Tomorrow marks our fourth medical exam this semester, this time in immunology. Naturally, this delicately balanced, devilishly complex field would be the one course in which we don’t have midterms; everything rests on the final examination. It’s infuriating, but logical when you consider that medical education now takes even fewer years than in the pre-genomic, pre-antibiotic, pre-molecular biological era. I think this is why our oath includes that clause about staying current in our field.

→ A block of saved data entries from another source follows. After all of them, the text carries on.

`./run.sh`:
```
#!/bin/bash
# OpenROAD 26Q1-2900-gdf79404cd8, Yosys 0.63+post, stock flow scripts
make -C /OpenROAD-flow-scripts/flow DESIGN_CONFIG=/design/flow/config.mk WORK_HOME=/design/flow/orfs finish
```
`./config.mk`:
```
export PLATFORM = sky130hd
export DESIGN_NAME = RojoBot1
export DESIGN_NICKNAME = RojoBot1
export VERILOG_FILES = /design/flow/design.v
export SDC_FILE = /design/flow/constraint.sdc
export NUM_CORES = 4
export LEC_CHECK = 1
export CORE_UTILIZATION = 30
export SYNTH_HDL_FRONTEND = slang
```
`./constraint.sdc`:
```
current_design RojoBot1

set clk_period 5.6
set clk_io_pct 0.2

create_clock -name clk0 -period $clk_period [get_ports {clk}]

set non_clock_inputs [all_inputs -no_clocks]
set_input_delay [expr $clk_period * $clk_io_pct] -clock clk0 $non_clock_inputs
set_output_delay [expr $clk_period * $clk_io_pct] -clock clk0 [all_outputs]
```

At any rate, I’m only griping because immunology is one of the coolest fields around, and is constantly changing. 20 lectures just can’t do it justice. Our professors do try to make the condensed material accessible, though, with quite entertaining results. So, for today’s study break, I thought I might share some of the explanations:

Concerning the differences between MHC Class I (how your cells present self molecules to the immune system) and MHC Class II (how special cells called Antigen Presenting Cells – or APCs – present extracellular molecules to the immune system):

  • It all boils down to Lindsay Lohan’s arrest record. Say you’re walking by a kindergarten, minding you own business,when you see a plastic baggie full of white powder sitting on the pavement. Now, if you’re incredibly naive, you pick the bag up and put it in your pocket, thinking that you’ll just throw it in the trash can down the street, but you forget. Congratulations! You are now an infected cell! Next day, a cop stops you for walking and chewing gum at the same time, and he makes you turn out your pockets. In there with your keys and your wallet and cell phone is the little white baggie. You say, “Gee, officer, that white bag isn’t mine, I just picked it up somewhere…” Guess how far that’s going to get you.
    Now, if you’d been an APC, you would have seen that bag on the pavement and immediately thought to yourself, Hmmm. I bet Lindsay Lohan’s been here. Don’t want any of these li’l tykes picking this up, so I’d better turn this in and get the cops to canvas the neighborhood. You double bag the suspicious evidence and flash your undercover MHC II license back at the station, so next time Lindsay shows her face, she’s toast. Case closed.
  • Of course, there’s more to MHC I and and MHC II than just where they get the peptides that they present. There are also different rules for how big the peptides can be. Think of it as New York versus San Francisco. MHC class II presents foreign peptides, and is a way of asking for help controlling a problem, so it’s pretty lenient. Pack a bunch a’ suspicious characters into a trolley car, let ’em dangle out the windows a bit, and then just shove ’em off towards Alcatraz. No worries. MHC I, on the other hand, tells the immune system whether you’re doing ok or have been infected by a virus, and the penalty for infection is death. Your cells are paranoid about what gets onto these things. It’s New York. It invented exact change. 8-10 amino acids or you don’t get on the bus.

Concerning immunoFAIL:

  • If the immune system worked perfectly all the time, we wouldn’t have doctors. Pathogens are pretty smart, too, especially HIV, which is able to hijack your helper-T cells and kill them to prevent activation of the killer-T cells, which could actually clear the infection. As we learned, the changes over time in this disease are kind of like replacing Eli Manning with Mark Sanchez.
  • HIV is a retrovirus, meaning that when it enters a cell, it back-transcribes itself into your very own genome. It’s pretty savvy, and has worked out that the best strategy is to build up a new army before busting out and invading more cells. So, it has to sequester a lot of its players inside the nucleus until it’s time for them to enter the cytoplasm. Think of the cytoplasm as an exclusive new club in the Seattle Space Needle. It has a fussy bouncer named Rev. Now, Bill Gates reaaaallly wants to get into this club, but as a young man his CRS nerd factor is just too high. He gets bounced like an olympic pingpong. However, a little later in life, he acquires RRE, which in this universe stands for gigantic piles of cash. This RRE bling is so thoroughly attractive that it outweighs the nerd factor, and the once disdainful Rev gloms onto Bill like a limpet and escorts him into the club for life.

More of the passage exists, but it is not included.